Selective metal coordination is central to the functions of metalloproteins: 1 , 2 each metalloprotein must pair with its cognate metallocofactor to fulfil its biological role 3 . However, achieving metal selectivity solely through a three-dimensional protein structure is a great challenge, because there is a limited set of metal-coordinating amino acid functionalities and proteins are inherently flexible, which impedes steric selection of metals 3 , 4 . Metal-binding affinities of natural proteins are primarily dictated by the electronic properties of metal ions and follow the Irving–Williams series 5 (Mn 2+ < Fe 2+ < Co 2+ < Ni 2+ < Cu 2+ > Zn 2+ ) with few exceptions 6 , 7 . Accordingly, metalloproteins overwhelmingly bind Cu 2+ and Zn 2+ in isolation, regardless of the nature of their active sites and their cognate metal ions 1 , 3 , 8 . This led organisms to evolve complex homeostatic machinery and non-equilibrium strategies to achieve correct metal speciation 1 , 3 , 8 – 10 . Here we report an artificial dimeric protein, (AB) 2 , that thermodynamically overcomes the Irving–Williams restrictions in vitro and in cells, favouring the binding of lower-Irving–Williams transition metals over Cu 2+ , the most dominant ion in the Irving–Williams series.
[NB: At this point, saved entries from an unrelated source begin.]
===== config.mk =====
export PLATFORM = sky130hd
export DESIGN_NAME = lsu_stb_rwptr_ctl
export DESIGN_NICKNAME = d
export VERILOG_FILES = /design/src/rtl/lsu_stb_rwptr_ctl.sv
export SDC_FILE = /design/constraint.sdc
export NUM_CORES = 1
export LEC_CHECK = 0
export ABC_CLOCK_PERIOD_IN_PS = 7900
export CORE_AREA = 2 2 64 51
export DETAILED_ROUTE_END_ITERATION = 10
export DIE_AREA = 0 0 66 53
export PLACE_DENSITY = 0.9
export SLEW_MARGIN = 25
export SYNTH_ARGS = -nofsm -noshare
export SYNTH_HDL_FRONTEND = slang
export SYNTH_SLANG_ARGS = --single-unit

===== constraint.sdc =====
create_clock -name rclk -period 7.9 [get_ports rclk]
set_input_delay 1.58 -clock rclk [delete_from_list [all_inputs] [get_ports rclk]]
set_output_delay 1.58 -clock rclk [all_outputs]
set_load 0.005 [all_outputs]

===== src/rtl/lsu_stb_rwptr_ctl.sv =====
// Per-thread store-buffer allocation/retirement controller: 8-entry circular
// buffer with write/read pointers, valid bits, occupancy, W-stage rollback.
module lsu_stb_rwptr_ctl (
   input  logic       rclk,
   input  logic       reset,
   input  logic       se,
   input  logic       st_inst_vld_m,
   input  logic       st_flush_w,
   input  logic       stb_ack_vld,
   output logic [7:0] stb_clk_en_l,
   output logic [2:0] stb_wptr,
   output logic [2:0] stb_rptr,
   output logic [7:0] stb_valid,
   output logic [3:0] stb_cnt,
   output logic       stb_full,
   output logic       stb_empty,
   output logic       stb_alloc_ovfl
);

   logic       alloc_m;
   logic       flush_hit;
   logic       ack_hit;
   logic       alloc_w_q;
   logic [2:0] w_idx_q;
   logic [7:0] valid_nxt;
   logic [3:0] cnt_nxt;

   assign alloc_m   = st_inst_vld_m & ~stb_full & ~st_flush_w & ~reset;
   assign flush_hit = st_flush_w & alloc_w_q;
   // The oldest entry cannot retire while it is still the uncommitted W-stage store.
   assign ack_hit   = stb_ack_vld & ~stb_empty & ~(alloc_w_q & (w_idx_q == stb_rptr));

   always_comb begin
      stb_clk_en_l = 8'hFF;
      for (int i = 0; i < 8; i++) begin
         stb_clk_en_l[i] = ~((alloc_m & (stb_wptr == 3'(i))) | se);
      end
   end

   always_comb begin
      valid_nxt = stb_valid;
      if (alloc_m)   valid_nxt[stb_wptr] = 1'b1;
      if (flush_hit) valid_nxt[w_idx_q]  = 1'b0;
      if (ack_hit)   valid_nxt[stb_rptr] = 1'b0;
   end

   assign cnt_nxt = stb_cnt + {3'b000, alloc_m} - {3'b000, flush_hit} - {3'b000, ack_hit};

   always_ff @(posedge rclk) begin
      if (reset) begin
         stb_wptr       <= 3'd0;
         stb_rptr       <= 3'd0;
         stb_valid      <= 8'h00;
         stb_cnt        <= 4'd0;
         stb_full       <= 1'b0;
         stb_empty      <= 1'b1;
         stb_alloc_ovfl <= 1'b0;
         alloc_w_q      <= 1'b0;
         w_idx_q        <= 3'd0;
      end else begin
         if (flush_hit)    stb_wptr <= w_idx_q;
         else if (alloc_m) stb_wptr <= stb_wptr + 3'd1;
         if (ack_hit)      stb_rptr <= stb_rptr + 3'd1;
         if (alloc_m)      w_idx_q  <= stb_wptr;
         alloc_w_q      <= alloc_m;
         stb_valid      <= valid_nxt;
         stb_cnt        <= cnt_nxt;
         stb_full       <= (cnt_nxt == 4'd8);
         stb_empty      <= (cnt_nxt == 4'd0);
         // Full is registered, so a store in the same cycle as a freeing ack still overflows.
         stb_alloc_ovfl <= st_inst_vld_m & stb_full & ~st_flush_w;
      end
   end

endmodule


==> results of run 1 <==
-- worst register-to-register path: stages (launching register included) --
cell     delay [ns]
dfxtp_1        0.52
xor2_1         0.19
o41ai_4        0.50
fa_1           0.24
inv_1          0.04
ha_1           0.26
inv_1          0.06
ha_1           0.13
inv_1          0.05
fa_1           0.38
xnor2_1        0.17
nor2_1         0.08
and3_1         0.23
-- power groups by stage --
stage | registers [mW] | clock network [mW] | logic, mW
final | 0.170 | 0.0760 | 0.156
after global placement | 0.173 | 0 | 0.153
after global routing | 0.175 | 0.0819 | 0.175
after CTS | 0.171 | 0.0784 | 0.158
after detailed placement | 0.173 | 0 | 0.157
after floorplan | 0.169 | 0 | 0.0964
-- through the flow --
stage,setup slack [ns],total power [mW]
after floorplan,3.78,0.265
after global placement,2.08,0.325
after detailed placement,2.02,0.330
after CTS,2.02,0.407
after global routing,1.87,0.432
final,2.01,0.402
-- path summary, 6_finish.rpt --
path / endpoint / startpoint / cells after the start
max: stb_clk_en_l[3] / reset / 5
min: stb_alloc_ovfl / stb_full / 2
max reg2reg: stb_full / stb_rptr[1] / 12
min reg2reg: stb_alloc_ovfl / stb_full / 2
-- routing by layer --
layer / part of all wire, % / wire [um] / track usage [%]
met4: 0.69 / 21 / 5.10
met1: 49 / 1490 / 26.2
met3: 6.9 / 211 / 4.47
met2: 44 / 1330 / 31.1
met5: 0 / 0 / 0
-- cell type report --
class	instances	share of cell area [%]
clock inverters	1	0.279
repair buffers	34	19.0
multi-input cells	113	45.6
inverters	11	2.30
well taps	38	2.65
flip-flops and latches	25	27.9
clock buffers	3	2.30
-- cell usage after synthesis, drive strengths merged --
| library cell | n | share of area (%) |
|---|---|---|
| fa | 2 | 2.8 |
| o21ai | 1 | 0.35 |
| o31ai | 1 | 0.53 |
| o211ai | 1 | 0.53 |
| dfxtp | 25 | 35 |
| xnor2 | 1 | 0.62 |
| clkbuf | 4 | 1.1 |
| o41ai | 1 | 1.9 |
| a311oi | 2 | 2.1 |
| a21oi | 19 | 6.7 |
| buf | 7 | 3.3 |
| mux2i | 1 | 0.70 |
| or4b | 1 | 0.70 |
| a2111oi | 3 | 3.2 |
| or3 | 1 | 0.44 |
| and3b | 1 | 0.62 |
| nor3b | 1 | 0.53 |
| nor2b | 7 | 3.1 |
| nor4 | 6 | 2.6 |
| inv | 11 | 2.9 |
| nor3 | 6 | 2.1 |
| ha | 10 | 8.8 |
| nand3 | 2 | 0.70 |
| nand2b | 2 | 0.88 |
| nand2 | 16 | 4.2 |
| nor2 | 17 | 6.8 |
| a41oi | 4 | 2.5 |
| xor2 | 4 | 2.5 |
| and3 | 2 | 0.88 |
| o41a | 1 | 0.79 |
-- state kept, by name (all words and copies together) (netlist names) --
| name | flops |
|---|---|
| stb_alloc_ovfl | 1 |
| stb_valid | 8 |
| stb_rptr | 3 |
| stb_full | 1 |
| stb_cnt | 4 |
| stb_wptr | 3 |
| stb_empty | 1 |
| alloc_w_q | 1 |
| w_idx_q | 3 |
-- cells by family after synthesis --
group	count (synthesis)	share of synthesized area, %
xor+xnor	5	3.08
buf+inv	22	7.22
compound gates	33	18.6
mux	1	0.704
simple gates	62	23.6
flops	25	35.2
fa+ha+maj	12	11.6
==> impl_metrics.ini, run 1 <==
[global_route]
grt_pass1_wl_mm = 5.09
grt-ovfl-total = 0
grt_start_max_net_pins = 25
antenna_found_initial = 0
grt_usage_pct = 19.3
grt_pass1_vias = 1114

[timing]
fmax_ghz = 0.170
fin_skew_ns = 0.00457
slew_headroom_pct = 37.0
tns_ns = 0
period_share_pct = 74.6
period_minus_slack_ns = 5.89
timing.hold.ws_ns = 0.464
worst_pin_slew_ns = 0.942
slew_viol_final = 0
finalHoldViolCount = 0
rsz0062_at_grt = no
setup_viol_count_final = 0

[setup_path]
max_stage_delay_ns = 0.96
cp_top_family = buffers and inverters
timing_worst_setup_path_type = primary input to output pin
critical_path.cell_chain = clkdlybuf4s50_1 -> or4b_1 -> inv_2 -> a21oi_1 -> clkdlybuf4s50_1
critPathSlowestCell = or4b_1
critPathLaunchType = primary input
crit_buf_inv = 3
arrival_ns = 4.31
crit_required_ns = 6.32
cp_common_cell = clkdlybuf4s50_1
regToRegSetupSlack_ns = 4.93
crit_fanout = 24
crit_path_end_kind = output pin

[placed_design]
dpl.hpwl_mm = 2.35
place_congestion = 0.857
io_buffer_count = 34
postPlaceCellArea_mm2 = 0.00175
dp_cells = 221

[floorplan]
core_area_mm2 = 0.00285
die-area_mm2 = 0.00350
io_pins = 35
die_h_um = 53
fp.dieW_um = 66
start_util_pct = 49.9
fp-row-count = 17

[layout]
drive_gt1_share_pct = 7.49
utilization_pct = 62.9
finalNonFillerCells = 225
layout_commonest_cell = clkdlybuf4s50_1
layout_common_cells = 34 x clkdlybuf4s50_1, 25 x dfxtp_1, 19 x a21oi_1
areaGrowthSynthToFinish_pct = 26.2
diodes = 0
multi_input_comb_area_um2 = 818
regArea_um2 = 500
final_area_mm2 = 0.00179
nets = 206
fillers = 253

[clock_tree]
root_buffer = clkbuf_8
clk_latency_ns = 0.27
post_cts_buffers = 0
cts_resized = 0
cts_buffers = 3
cts_sinks = 25
htreeDepth = 1
cts_tree = done
clk_pin_slew_ns = 0.09
hold_buffers = 0
cts.path.max_buffers = 2

[yosys]
ys_types = 34
synth_seq_cells = 25
synth_warnings = 0
ys_seq_area_share_pct = 35.2
postSynthCellCount = 160
syn_nets = 178
synth_area_per_cell_um2 = 8.88
syn-cell-area_mm2 = 0.00142

[status]
status = finished, final reports clean

[detailed_routing]
dr.first_iter.drc_count = 41
post_drt_wl_per_cell_um = 13.6
routed_wl_mm = 3.05
firstDrtPassIters = 4
vias = 1190
routed_via_density = 5.29
drc_errors = 0
ant_nets = 0

[pwr]
pwr-share-comb_pct = 38.8
swShare_pct = 33.6
p_leak_nw = 0.698
clock_power_share_pct = 18.9
power_switching_mw = 0.135
p_seq_share_pct = 42.3
peakVddDrop_mv = 0.181
p_int_mw = 0.267
power_density_mw_per_mm2 = 224

[flow_run]
cap_violations = 0

[min_path]
hold_path.class = register to register
No activity file was read; power rests on OpenSTA's default activity.
==> run 2: changes to the inputs <==
--- a/config.mk
+++ b/config.mk
@@ -5,11 +5,11 @@
 export SDC_FILE = /design/constraint.sdc
 export NUM_CORES = 1
 export LEC_CHECK = 0
-export ABC_CLOCK_PERIOD_IN_PS = 7900
-export CORE_AREA = 2 2 64 51
+export ABC_CLOCK_PERIOD_IN_PS = 5700
+export CORE_AREA = 2 2 66 52
 export DETAILED_ROUTE_END_ITERATION = 10
-export DIE_AREA = 0 0 66 53
-export PLACE_DENSITY = 0.9
+export DIE_AREA = 0 0 68 54
+export PLACE_DENSITY = 0.86
 export SLEW_MARGIN = 25
 export SYNTH_ARGS = -nofsm -noshare
 export SYNTH_HDL_FRONTEND = slang
==> constraint.sdc (replaced) <==
create_clock -name rclk -period 5.7 [get_ports rclk]
set_input_delay 1.14 -clock rclk [delete_from_list [all_inputs] [get_ports rclk]]
set_output_delay 1.14 -clock rclk [all_outputs]
set_load 0.005 [all_outputs]
==> impl_metrics.ini, run 2 (synthesis gave the netlist of run 1 again) <==
[setup_path]
arrival_ns = 3.44
crit_path_end_kind = output pin
critPathSlowestCell = or4b_1
regToRegSetupSlack_ns = 2.77
critPathLaunchType = primary input
cp_common_cell = clkdlybuf4s50_1
timing_worst_setup_path_type = primary input to output pin
crit_fanout = 24
reg2reg_depth = 9
rr_startpoint = stb_rptr[1]
critical_path.cell_chain = clkdlybuf4s50_1 -> buf_4 -> or4b_1 -> inv_2 -> a21oi_1 -> clkdlybuf4s50_1
crit_required_ns = 4.56
max_stage_delay_ns = 0.78
crit-reg2reg-capture = stb_empty

[floorplan]
start_util_pct = 45.7
core_area_mm2 = 0.00311
die_h_um = 54
fp.dieW_um = 68
die-area_mm2 = 0.00367
fp-row-count = 18
io_pins = 35

[layout]
largest_registers = stb_valid: 8 flops, stb_cnt: 4 flops
layout_commonest_cell = clkdlybuf4s50_1
utilization_pct = 58.1
nets = 207
diodes = 0
areaGrowthSynthToFinish_pct = 26.9
layout_common_cells = 34 x clkdlybuf4s50_1, 25 x dfxtp_1, 19 x a21oi_1
drive_gt1_share_pct = 7.98
final_area_mm2 = 0.00180
largest_reg_flops = 8
regMostFlops = stb_valid

[clock_tree]
htreeDepth = 1
cts_resized = 0
root_buffer = clkbuf_8
cts_sinks = 25
cts_buffers = 3
cts_tree = done
clk_pin_slew_ns = 0.08
hold_buffers = 0
cts.path.max_buffers = 2
clk_latency_ns = 0.27
post_cts_buffers = 0

[pwr]
p_seq_share_pct = 42.6
power_switching_mw = 0.182
p_leak_nw = 0.703
p_total_mw = 0.553
power_density_mw_per_mm2 = 306
p_int_mw = 0.370
clock_power_share_pct = 18.4
peakVddDrop_mv = 0.192
swShare_pct = 33.0
pwr-share-comb_pct = 39.0

[timing]
rsz0062_at_grt = no
fmax_ghz = 0.218
period_minus_slack_ns = 4.58
slew_viol_final = 0
finalHoldViolCount = 0
slew_headroom_pct = 61.6
worst_pin_slew_ns = 0.575
timing.hold.ws_ns = 0.454
tns_ns = 0
setup_viol_count_final = 0
period_share_pct = 80.3
fin_skew_ns = 0.00333

[global_route]
antenna_found_initial = 0
grt_pass1_wl_mm = 4.78
use_met3_pct = 5.02
grt_pass1_vias = 1046
gr-usage-met1_pct = 21.8
grt-busiest-layer = met2
grt_use_met2_pct = 31.7
grt_start_max_net_pins = 25
grt_usage_pct = 17.7
grt-ovfl-total = 0

[detailed_routing]
post_drt_wl_per_cell_um = 13.0
routed_wl_mm = 2.96
vias = 1179
drc_errors = 0
dr.first_iter.drc_count = 38
firstDrtPassIters = 4
ant_nets = 0
routed_via_density = 5.17

[placed_design]
postPlaceCellArea_mm2 = 0.00176
dpl.hpwl_mm = 2.30
place_congestion = 0.802
io_buffer_count = 34

[status]
status = finished, final reports clean

[min_path]
min_from = stb_full
min_delay_worst_endpoint = stb_alloc_ovfl
hold_path.class = register to register
hold_depth = 2

[flow_run]
cap_violations = 0
==> run 2: cell count changes in the layout (fill, tap and decap cells not counted) <==
cell / change
buf_4: +1
==> run 2: area by class of cell <==
cell class	count	area, um2
multi-input cells	113	818
well taps	40	50.0
flip-flops and latches	25	500
repair buffers	35	348
inverters	11	41.3
clock inverters	1	5.00
fillers	307	1300
clock buffers	3	41.3
==> run 2: routing by layer <==
metal | vias to the layer above | share of wire, % | wire length [um]
met5 | - | 0 | 0
met4 | 0 | 0 | 0
met3 | 0 | 6.0 | 178
met2 | 34 | 46 | 1360
met1 | 537 | 48 | 1420
li1 | 608 | - | -
==> run 2: worst max path at each step <==
stage / slack, ns / to / from
2_1_floorplan: 2.46 / stb_clk_en_l[3] / st_flush_w
3_3_place_gp: 1.20 / stb_clk_en_l[7] / reset
3_5_place_dp: 1.11 / stb_clk_en_l[7] / reset
4_1_cts: 1.11 / stb_clk_en_l[7] / reset
5_1_grt: 0.97 / stb_clk_en_l[3] / reset
6_report: 1.12 / stb_clk_en_l[7] / reset
==> run 2: critical path, delay by kind of cell <==
kind / cells / cell delay, ns
AO/OA/AOI/OAI: 1 / 0.11
buffers and inverters: 4 / 1.40
AND/OR/NAND/NOR: 1 / 0.78
==> run 2: through the flow <==
stage                     instances  worst slack [ns]
after floorplan                 160              2.46
after global placement          224              1.20
after detailed placement        224              1.11
after CTS                       228              1.11
after global routing            228             0.968
final                           228              1.12
==> run 2: power groups by stage <==
stage / clock network [mW] / registers (mW) / logic (mW)
final: 0.102 / 0.235 / 0.216
after global routing: 0.112 / 0.240 / 0.246
after CTS: 0.104 / 0.236 / 0.219
after detailed placement: 0 / 0.240 / 0.216
after global placement: 0 / 0.239 / 0.211
after floorplan: 0 / 0.234 / 0.134
==> run 3: changes to the inputs <==
--- a/config.mk
+++ b/config.mk
@@ -5,11 +5,11 @@
 export SDC_FILE = /design/constraint.sdc
 export NUM_CORES = 1
 export LEC_CHECK = 0
-export ABC_CLOCK_PERIOD_IN_PS = 5700
-export CORE_AREA = 2 2 66 52
+export ABC_CLOCK_PERIOD_IN_PS = 4200
+export CORE_AREA = 2 2 69 55
 export DETAILED_ROUTE_END_ITERATION = 10
-export DIE_AREA = 0 0 68 54
-export PLACE_DENSITY = 0.86
+export DIE_AREA = 0 0 71 57
+export PLACE_DENSITY = 0.82
 export SLEW_MARGIN = 25
 export SYNTH_ARGS = -nofsm -noshare
 export SYNTH_HDL_FRONTEND = slang
==> constraint.sdc (replaced) <==
create_clock -name rclk -period 4.2 [get_ports rclk]
set_input_delay 0.84 -clock rclk [delete_from_list [all_inputs] [get_ports rclk]]
set_output_delay 0.84 -clock rclk [all_outputs]
set_load 0.005 [all_outputs]
==> impl_metrics.ini, run 3 (synthesis gave the netlist of run 1 again) <==
[detailed_routing]
ant_nets = 0
post_drt_wl_per_cell_um = 13.4
routedLengthMet1_mm = 1.49
met3_length_um = 183
highest_layer = met4
drc_errors = 0
dr_wl_met2_mm = 1.36
firstDrtPassIters = 4
routed_via_density = 5.13
dr.first_iter.drc_count = 94
routed_wl_mm = 3.07
vias = 1179

[timing]
tns_ns = 0
fin_skew_ns = 0.00631
fmax_ghz = 0.261
slew_viol_final = 0
finalHoldViolCount = 0
period_minus_slack_ns = 3.84
period_share_pct = 91.4
rsz0062_at_grt = no
worst_pin_slew_ns = 0.560
setup_viol_count_final = 0
slew_headroom_pct = 62.7
fin_ws_ns = 0.361

[layout]
finalNonFillerCells = 230
largest_registers = stb_valid: 8 flops, stb_cnt: 4 flops
largest_reg_flops = 8
utilization_pct = 52.4
layout_commonest_cell = clkdlybuf4s50_1
regMostFlops = stb_valid
areaGrowthSynthToFinish_pct = 27.0
nets = 207
drive_gt1_share_pct = 7.45
diodes = 0
fillers = 314
layout_common_cells = 34 x clkdlybuf4s50_1, 25 x dfxtp_1, 19 x a21oi_1

[clock_tree]
cts.path.max_buffers = 2
htreeDepth = 1
hold_buffers = 0
cts_tree = done
cts_sinks = 25
post_cts_buffers = 0
clk_latency_ns = 0.27
cts_resized = 0
clk_pin_slew_ns = 0.09
root_buffer = clkbuf_8
cts_buffers = 3

[floorplan]
fp-row-count = 19
io_pins = 35
fp.dieW_um = 71
die-area_mm2 = 0.00405
die_h_um = 57
start_util_pct = 41.2
core_area_mm2 = 0.00345

[global_route]
grt_pass1_wl_mm = 5.20
grt-ovfl-total = 0
grt_pass1_vias = 1086
antenna_found_initial = 0
grt_usage_pct = 16.4
grt_start_max_net_pins = 24

[status]
status = finished, final reports clean

[setup_path]
timing_worst_setup_path_type = primary input to output pin
crit_required_ns = 3.36
critical_path.cell_chain = clkdlybuf4s50_1 -> or4b_1 -> inv_2 -> a21oi_1 -> clkdlybuf4s50_1
critPathSlowestCell = or4b_1
crit_path_end_kind = output pin
critPathLaunchType = primary input
crit_fanout = 14
max_stage_delay_ns = 0.81
crit_buf_inv = 3
arrival_ns = 3.00
cp_top_family = buffers and inverters
cp_common_cell = clkdlybuf4s50_1

[placed_design]
place_ws_ns = 0.360
io_buffer_count = 34
place_congestion = 0.858
dpl.hpwl_mm = 2.29
dp_cells = 226

[pwr]
p_total_mw = 0.761
peakVddDrop_mv = 0.305
power_density_mw_per_mm2 = 421
p_leak_nw = 0.700

[flow_run]
cap_violations = 0

[min_path]
hold_path.class = register to register
==> run 3: through the flow <==
step           hold WS (ns)  cell area (um2)
5_1_grt               0.494             1810
2_1_floorplan         0.439             1420
3_5_place_dp          0.439             1760
4_1_cts               0.451             1810
6_report              0.441             1810
3_3_place_gp          0.445             1760
==> run 3: routing by layer <==
metal  track usage (%)  vias up
li1                  -      617
met1              22.6      524
met2              25.6       34
met3              4.24        4
met4              4.85        0
met5                 0        -
==> run 3: area by class of cell <==
class	instances	area [um2]	share of cell area, %
tap	42	52.6	2.91
multi-input combinational	113	818	45.3
timing repair buffer	35	348	19.3
clock buffer	4	45.0	2.49
sequential	25	500	27.7
inverter	11	41.3	2.29
==> run 3: where the power goes <==
group | total (mW) | internal, mW | switching (mW)
clock network | 0.144 | 0.0679 | 0.0760
registers | 0.318 | 0.277 | 0.0415
logic | 0.299 | 0.162 | 0.137
total | 0.761 | 0.506 | 0.254
==> run 3: worst paths after layout <==
path,startpoint,slack (ns),endpoint,cells past startpoint
max,st_flush_w,0.36,stb_clk_en_l[7],5
max reg2reg,stb_rptr[1],1.20,stb_empty,9
min,stb_full,0.44,stb_alloc_ovfl,2
min reg2reg,stb_full,0.44,stb_alloc_ovfl,2
==> run 3: tightest hold or removal path: stages (launching register included) <==
cell and delay, ns:
dfxtp_1 0.32, nand2_1 0.05, nor3_1 0.03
Counter to the convention in molecular design of achieving specificity through structural preorganization, (AB) 2 was deliberately designed to be flexible. This flexibility enabled (AB) 2 to adopt mutually exclusive, metal-dependent conformational states, which led to the discovery of structurally coupled coordination sites that disfavour Cu 2+ ions by enforcing an unfavourable coordination geometry. Aside from highlighting flexibility as a valuable element in protein design, our results illustrate design principles for constructing selective metal sequestration agents.